**Task statement:**
From the line with "st_err <= 3'd3; st_cause <= 3'd1;" through the line with "After both steps every", inclusive, return each line of the data below exactly and leave the rest out.

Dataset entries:
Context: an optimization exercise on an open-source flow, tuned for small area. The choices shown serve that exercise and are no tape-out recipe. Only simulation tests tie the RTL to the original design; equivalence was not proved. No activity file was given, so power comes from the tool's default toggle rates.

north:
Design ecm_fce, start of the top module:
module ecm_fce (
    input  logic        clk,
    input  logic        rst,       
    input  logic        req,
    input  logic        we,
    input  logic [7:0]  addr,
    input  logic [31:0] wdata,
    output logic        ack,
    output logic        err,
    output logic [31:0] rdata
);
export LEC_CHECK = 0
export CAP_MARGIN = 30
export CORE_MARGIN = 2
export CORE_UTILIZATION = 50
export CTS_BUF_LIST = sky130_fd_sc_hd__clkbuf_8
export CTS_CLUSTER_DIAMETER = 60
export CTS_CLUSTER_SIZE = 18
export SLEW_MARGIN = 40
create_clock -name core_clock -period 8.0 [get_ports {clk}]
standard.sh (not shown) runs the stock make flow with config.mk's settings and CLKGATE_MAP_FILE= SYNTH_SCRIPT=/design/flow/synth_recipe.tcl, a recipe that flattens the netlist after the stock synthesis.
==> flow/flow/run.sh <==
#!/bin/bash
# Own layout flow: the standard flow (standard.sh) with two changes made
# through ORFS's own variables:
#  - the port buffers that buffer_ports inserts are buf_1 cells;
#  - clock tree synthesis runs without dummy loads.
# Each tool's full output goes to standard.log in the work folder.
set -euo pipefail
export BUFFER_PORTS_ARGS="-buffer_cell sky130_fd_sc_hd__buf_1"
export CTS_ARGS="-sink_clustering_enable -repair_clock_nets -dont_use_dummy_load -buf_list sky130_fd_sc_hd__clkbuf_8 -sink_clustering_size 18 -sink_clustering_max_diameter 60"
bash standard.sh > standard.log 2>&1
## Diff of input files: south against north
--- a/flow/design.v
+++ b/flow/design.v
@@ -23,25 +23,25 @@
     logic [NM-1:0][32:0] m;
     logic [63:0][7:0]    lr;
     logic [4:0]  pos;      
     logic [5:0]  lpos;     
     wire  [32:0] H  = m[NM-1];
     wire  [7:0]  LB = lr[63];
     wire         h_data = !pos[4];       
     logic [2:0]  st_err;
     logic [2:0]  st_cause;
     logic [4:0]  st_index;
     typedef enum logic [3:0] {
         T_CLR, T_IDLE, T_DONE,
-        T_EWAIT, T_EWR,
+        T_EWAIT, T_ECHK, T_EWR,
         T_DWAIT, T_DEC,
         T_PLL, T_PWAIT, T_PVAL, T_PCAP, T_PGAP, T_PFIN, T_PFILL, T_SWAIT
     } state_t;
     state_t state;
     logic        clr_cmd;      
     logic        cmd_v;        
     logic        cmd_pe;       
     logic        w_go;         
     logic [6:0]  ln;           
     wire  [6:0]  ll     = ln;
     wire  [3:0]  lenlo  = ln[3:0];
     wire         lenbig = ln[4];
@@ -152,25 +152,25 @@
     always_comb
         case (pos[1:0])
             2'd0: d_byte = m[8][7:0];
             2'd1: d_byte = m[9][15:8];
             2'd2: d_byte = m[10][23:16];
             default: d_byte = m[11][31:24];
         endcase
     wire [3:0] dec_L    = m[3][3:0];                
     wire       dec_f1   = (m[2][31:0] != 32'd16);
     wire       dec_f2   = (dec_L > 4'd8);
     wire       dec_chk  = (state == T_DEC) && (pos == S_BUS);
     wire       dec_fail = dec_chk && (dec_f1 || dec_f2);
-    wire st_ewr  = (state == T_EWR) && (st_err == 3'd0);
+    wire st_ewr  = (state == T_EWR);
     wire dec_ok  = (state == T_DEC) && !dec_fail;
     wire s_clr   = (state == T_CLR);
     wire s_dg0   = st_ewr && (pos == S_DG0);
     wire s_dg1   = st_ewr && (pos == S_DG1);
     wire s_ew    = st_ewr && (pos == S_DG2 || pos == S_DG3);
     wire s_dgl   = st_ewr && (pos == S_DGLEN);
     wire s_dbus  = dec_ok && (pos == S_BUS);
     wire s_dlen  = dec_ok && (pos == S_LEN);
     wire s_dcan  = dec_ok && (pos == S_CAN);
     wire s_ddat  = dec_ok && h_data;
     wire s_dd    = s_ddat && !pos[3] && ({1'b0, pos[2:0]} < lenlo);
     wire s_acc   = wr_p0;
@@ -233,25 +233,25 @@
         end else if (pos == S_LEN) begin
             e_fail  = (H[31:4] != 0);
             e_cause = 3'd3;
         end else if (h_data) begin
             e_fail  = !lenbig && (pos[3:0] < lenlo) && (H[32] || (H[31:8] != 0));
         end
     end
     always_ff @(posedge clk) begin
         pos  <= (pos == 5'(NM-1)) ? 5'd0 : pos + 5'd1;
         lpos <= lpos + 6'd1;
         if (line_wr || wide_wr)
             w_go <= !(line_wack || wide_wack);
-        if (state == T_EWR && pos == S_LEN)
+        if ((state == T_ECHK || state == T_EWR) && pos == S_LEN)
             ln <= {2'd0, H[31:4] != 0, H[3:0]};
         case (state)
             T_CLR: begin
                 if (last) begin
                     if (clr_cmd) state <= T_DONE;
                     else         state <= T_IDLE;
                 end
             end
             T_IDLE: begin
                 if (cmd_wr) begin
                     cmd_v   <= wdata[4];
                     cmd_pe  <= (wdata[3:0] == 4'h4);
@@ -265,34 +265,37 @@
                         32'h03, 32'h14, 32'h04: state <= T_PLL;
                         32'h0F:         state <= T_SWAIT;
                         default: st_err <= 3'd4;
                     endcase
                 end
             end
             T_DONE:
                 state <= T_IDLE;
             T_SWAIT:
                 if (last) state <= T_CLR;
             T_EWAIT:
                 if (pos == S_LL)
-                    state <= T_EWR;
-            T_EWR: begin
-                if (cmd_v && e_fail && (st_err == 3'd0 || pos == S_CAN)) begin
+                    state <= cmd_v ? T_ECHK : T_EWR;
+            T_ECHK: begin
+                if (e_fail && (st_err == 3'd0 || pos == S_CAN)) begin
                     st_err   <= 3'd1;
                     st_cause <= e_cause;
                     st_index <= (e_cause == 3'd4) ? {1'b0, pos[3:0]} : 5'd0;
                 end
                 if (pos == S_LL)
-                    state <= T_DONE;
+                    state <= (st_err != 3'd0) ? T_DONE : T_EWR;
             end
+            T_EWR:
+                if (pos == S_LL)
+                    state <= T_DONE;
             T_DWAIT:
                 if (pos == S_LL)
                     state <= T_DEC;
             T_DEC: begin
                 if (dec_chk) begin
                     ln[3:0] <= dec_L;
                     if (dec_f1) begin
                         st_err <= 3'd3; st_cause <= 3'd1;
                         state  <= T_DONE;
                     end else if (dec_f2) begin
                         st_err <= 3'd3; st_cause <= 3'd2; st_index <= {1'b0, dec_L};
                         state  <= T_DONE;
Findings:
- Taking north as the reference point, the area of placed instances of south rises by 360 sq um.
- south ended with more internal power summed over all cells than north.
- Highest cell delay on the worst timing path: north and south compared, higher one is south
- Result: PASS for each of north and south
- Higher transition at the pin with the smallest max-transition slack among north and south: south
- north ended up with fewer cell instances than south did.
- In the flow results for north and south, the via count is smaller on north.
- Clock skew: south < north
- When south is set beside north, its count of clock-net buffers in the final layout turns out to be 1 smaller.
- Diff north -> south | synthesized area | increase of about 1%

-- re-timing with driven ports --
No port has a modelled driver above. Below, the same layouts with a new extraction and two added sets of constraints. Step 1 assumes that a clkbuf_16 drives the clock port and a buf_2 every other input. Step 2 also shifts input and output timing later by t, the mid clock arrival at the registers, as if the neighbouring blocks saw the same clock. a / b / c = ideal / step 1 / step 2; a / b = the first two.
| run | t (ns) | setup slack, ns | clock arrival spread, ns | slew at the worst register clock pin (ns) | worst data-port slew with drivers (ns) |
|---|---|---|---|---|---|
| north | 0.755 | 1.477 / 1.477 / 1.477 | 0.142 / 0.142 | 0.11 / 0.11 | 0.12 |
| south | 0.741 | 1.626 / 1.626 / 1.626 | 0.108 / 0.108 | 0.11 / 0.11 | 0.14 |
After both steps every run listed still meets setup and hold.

---

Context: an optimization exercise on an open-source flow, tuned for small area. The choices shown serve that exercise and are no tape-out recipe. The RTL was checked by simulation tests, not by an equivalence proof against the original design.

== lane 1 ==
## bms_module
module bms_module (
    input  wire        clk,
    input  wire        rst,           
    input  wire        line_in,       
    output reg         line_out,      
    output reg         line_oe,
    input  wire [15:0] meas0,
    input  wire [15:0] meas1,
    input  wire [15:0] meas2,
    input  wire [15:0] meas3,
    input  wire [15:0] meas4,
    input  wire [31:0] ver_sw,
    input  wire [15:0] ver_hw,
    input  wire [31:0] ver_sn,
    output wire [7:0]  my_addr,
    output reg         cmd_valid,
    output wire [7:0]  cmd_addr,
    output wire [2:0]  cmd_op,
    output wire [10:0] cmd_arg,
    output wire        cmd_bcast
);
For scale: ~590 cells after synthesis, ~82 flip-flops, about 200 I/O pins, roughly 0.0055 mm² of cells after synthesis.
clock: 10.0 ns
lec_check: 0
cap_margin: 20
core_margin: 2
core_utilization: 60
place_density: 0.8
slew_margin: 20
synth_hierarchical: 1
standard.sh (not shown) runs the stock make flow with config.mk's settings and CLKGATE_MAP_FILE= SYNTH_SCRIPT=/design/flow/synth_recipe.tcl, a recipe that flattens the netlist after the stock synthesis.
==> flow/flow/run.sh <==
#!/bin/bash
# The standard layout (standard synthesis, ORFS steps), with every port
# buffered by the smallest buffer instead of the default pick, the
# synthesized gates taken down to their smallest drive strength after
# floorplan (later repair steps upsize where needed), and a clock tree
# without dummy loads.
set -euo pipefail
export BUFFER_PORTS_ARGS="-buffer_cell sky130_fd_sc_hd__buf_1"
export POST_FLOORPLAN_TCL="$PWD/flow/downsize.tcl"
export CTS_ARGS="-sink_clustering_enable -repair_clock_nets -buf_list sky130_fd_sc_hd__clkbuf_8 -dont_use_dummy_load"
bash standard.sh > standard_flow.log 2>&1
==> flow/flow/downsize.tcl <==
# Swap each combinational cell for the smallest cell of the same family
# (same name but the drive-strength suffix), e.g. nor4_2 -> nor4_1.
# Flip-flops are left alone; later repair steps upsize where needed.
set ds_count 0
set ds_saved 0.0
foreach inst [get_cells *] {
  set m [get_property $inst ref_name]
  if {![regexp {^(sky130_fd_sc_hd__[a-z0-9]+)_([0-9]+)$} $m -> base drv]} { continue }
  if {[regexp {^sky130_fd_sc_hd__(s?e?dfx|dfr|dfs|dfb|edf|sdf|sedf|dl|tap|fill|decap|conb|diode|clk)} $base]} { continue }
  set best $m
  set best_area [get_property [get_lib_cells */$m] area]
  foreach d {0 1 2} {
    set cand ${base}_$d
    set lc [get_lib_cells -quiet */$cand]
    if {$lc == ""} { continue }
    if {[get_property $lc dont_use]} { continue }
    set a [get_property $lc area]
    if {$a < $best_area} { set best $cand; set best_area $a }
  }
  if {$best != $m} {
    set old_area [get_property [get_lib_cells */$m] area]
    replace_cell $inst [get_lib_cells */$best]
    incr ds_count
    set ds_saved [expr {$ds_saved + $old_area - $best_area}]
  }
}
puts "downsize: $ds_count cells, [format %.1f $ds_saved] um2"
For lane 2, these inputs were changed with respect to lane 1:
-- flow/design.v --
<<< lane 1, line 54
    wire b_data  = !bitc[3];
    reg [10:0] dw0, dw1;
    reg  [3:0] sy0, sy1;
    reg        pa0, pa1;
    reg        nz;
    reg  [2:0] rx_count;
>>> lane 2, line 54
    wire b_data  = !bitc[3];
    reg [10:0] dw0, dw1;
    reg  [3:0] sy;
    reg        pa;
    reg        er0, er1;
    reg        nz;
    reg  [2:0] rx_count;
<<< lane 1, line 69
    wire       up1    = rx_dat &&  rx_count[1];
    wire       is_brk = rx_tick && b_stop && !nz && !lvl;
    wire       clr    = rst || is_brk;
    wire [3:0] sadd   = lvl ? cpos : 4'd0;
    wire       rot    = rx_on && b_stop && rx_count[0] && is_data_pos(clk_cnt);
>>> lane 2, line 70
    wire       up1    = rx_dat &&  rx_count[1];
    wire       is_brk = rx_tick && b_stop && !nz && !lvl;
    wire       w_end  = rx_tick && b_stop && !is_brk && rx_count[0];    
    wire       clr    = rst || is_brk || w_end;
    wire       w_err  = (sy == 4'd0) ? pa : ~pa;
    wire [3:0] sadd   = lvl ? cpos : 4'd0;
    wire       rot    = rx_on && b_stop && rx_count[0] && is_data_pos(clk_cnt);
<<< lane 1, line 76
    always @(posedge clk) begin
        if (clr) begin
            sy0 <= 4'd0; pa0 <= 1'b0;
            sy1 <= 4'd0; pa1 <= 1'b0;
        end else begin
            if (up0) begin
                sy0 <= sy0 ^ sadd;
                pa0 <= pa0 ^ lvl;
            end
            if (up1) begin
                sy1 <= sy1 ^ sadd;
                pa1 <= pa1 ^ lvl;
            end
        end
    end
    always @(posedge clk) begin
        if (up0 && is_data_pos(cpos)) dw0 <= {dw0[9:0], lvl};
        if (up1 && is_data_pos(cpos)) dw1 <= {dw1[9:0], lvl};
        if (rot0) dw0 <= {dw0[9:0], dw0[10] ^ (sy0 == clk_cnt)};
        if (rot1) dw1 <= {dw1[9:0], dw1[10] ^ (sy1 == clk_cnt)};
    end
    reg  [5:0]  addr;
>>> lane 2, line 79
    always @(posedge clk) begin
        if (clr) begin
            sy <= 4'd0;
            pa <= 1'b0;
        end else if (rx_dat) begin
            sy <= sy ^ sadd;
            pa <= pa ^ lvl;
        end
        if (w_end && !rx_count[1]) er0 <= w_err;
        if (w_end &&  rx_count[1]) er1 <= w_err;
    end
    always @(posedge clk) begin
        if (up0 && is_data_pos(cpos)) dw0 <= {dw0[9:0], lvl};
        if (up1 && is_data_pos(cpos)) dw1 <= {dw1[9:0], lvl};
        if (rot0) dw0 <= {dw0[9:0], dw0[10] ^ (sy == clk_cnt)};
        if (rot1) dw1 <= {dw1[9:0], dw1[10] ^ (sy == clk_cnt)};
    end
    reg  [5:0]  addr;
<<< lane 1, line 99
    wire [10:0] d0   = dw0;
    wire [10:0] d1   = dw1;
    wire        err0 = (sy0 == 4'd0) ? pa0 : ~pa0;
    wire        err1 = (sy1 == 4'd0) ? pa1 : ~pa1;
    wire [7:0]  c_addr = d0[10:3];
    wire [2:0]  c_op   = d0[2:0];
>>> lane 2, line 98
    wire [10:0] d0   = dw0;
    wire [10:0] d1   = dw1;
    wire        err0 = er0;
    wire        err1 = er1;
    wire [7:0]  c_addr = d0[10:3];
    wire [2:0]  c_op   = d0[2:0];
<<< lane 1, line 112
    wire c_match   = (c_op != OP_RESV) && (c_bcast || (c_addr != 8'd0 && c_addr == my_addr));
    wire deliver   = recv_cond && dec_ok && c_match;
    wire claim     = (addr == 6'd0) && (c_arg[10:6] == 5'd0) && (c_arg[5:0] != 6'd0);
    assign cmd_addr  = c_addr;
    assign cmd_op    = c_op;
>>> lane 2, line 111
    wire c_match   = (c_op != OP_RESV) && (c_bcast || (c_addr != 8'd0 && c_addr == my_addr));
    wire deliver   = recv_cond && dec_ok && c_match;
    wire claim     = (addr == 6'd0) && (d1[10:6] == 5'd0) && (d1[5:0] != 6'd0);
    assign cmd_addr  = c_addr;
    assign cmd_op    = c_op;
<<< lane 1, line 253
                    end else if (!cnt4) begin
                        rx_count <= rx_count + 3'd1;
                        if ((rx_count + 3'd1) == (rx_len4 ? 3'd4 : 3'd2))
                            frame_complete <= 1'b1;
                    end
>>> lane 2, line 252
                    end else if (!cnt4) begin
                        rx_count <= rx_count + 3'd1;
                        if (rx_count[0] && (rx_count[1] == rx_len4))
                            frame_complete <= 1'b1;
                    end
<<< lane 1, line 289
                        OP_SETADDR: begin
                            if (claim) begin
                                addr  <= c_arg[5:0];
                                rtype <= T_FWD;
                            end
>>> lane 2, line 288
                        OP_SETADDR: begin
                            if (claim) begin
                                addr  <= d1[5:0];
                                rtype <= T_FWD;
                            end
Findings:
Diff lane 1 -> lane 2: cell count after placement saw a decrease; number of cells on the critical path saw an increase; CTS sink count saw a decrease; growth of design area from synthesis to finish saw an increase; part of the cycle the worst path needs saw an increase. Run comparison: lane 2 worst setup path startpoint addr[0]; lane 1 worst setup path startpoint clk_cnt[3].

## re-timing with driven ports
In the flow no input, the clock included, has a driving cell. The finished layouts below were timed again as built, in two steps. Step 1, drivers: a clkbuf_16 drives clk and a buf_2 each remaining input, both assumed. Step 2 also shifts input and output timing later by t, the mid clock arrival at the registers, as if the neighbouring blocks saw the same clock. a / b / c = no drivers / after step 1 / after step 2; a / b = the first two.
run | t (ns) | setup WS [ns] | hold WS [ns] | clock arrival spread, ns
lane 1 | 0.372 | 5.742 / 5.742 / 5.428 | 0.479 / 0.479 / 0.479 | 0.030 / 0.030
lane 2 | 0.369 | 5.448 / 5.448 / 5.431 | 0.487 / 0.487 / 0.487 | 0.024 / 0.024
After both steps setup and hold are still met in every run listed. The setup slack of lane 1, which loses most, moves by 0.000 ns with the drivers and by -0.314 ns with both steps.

**Answer space:**
                         st_err <= 3'd3; st_cause <= 3'd1;
                         state  <= T_DONE;
                     end else if (dec_f2) begin
                         st_err <= 3'd3; st_cause <= 3'd2; st_index <= {1'b0, dec_L};
                         state  <= T_DONE;
Findings:
- Taking north as the reference point, the area of placed instances of south rises by 360 sq um.
- south ended with more internal power summed over all cells than north.
- Highest cell delay on the worst timing path: north and south compared, higher one is south
- Result: PASS for each of north and south
- Higher transition at the pin with the smallest max-transition slack among north and south: south
- north ended up with fewer cell instances than south did.
- In the flow results for north and south, the via count is smaller on north.
- Clock skew: south < north
- When south is set beside north, its count of clock-net buffers in the final layout turns out to be 1 smaller.
- Diff north -> south | synthesized area | increase of about 1%

-- re-timing with driven ports --
No port has a modelled driver above. Below, the same layouts with a new extraction and two added sets of constraints. Step 1 assumes that a clkbuf_16 drives the clock port and a buf_2 every other input. Step 2 also shifts input and output timing later by t, the mid clock arrival at the registers, as if the neighbouring blocks saw the same clock. a / b / c = ideal / step 1 / step 2; a / b = the first two.
| run | t (ns) | setup slack, ns | clock arrival spread, ns | slew at the worst register clock pin (ns) | worst data-port slew with drivers (ns) |
|---|---|---|---|---|---|
| north | 0.755 | 1.477 / 1.477 / 1.477 | 0.142 / 0.142 | 0.11 / 0.11 | 0.12 |
| south | 0.741 | 1.626 / 1.626 / 1.626 | 0.108 / 0.108 | 0.11 / 0.11 | 0.14 |
After both steps every run listed still meets setup and hold.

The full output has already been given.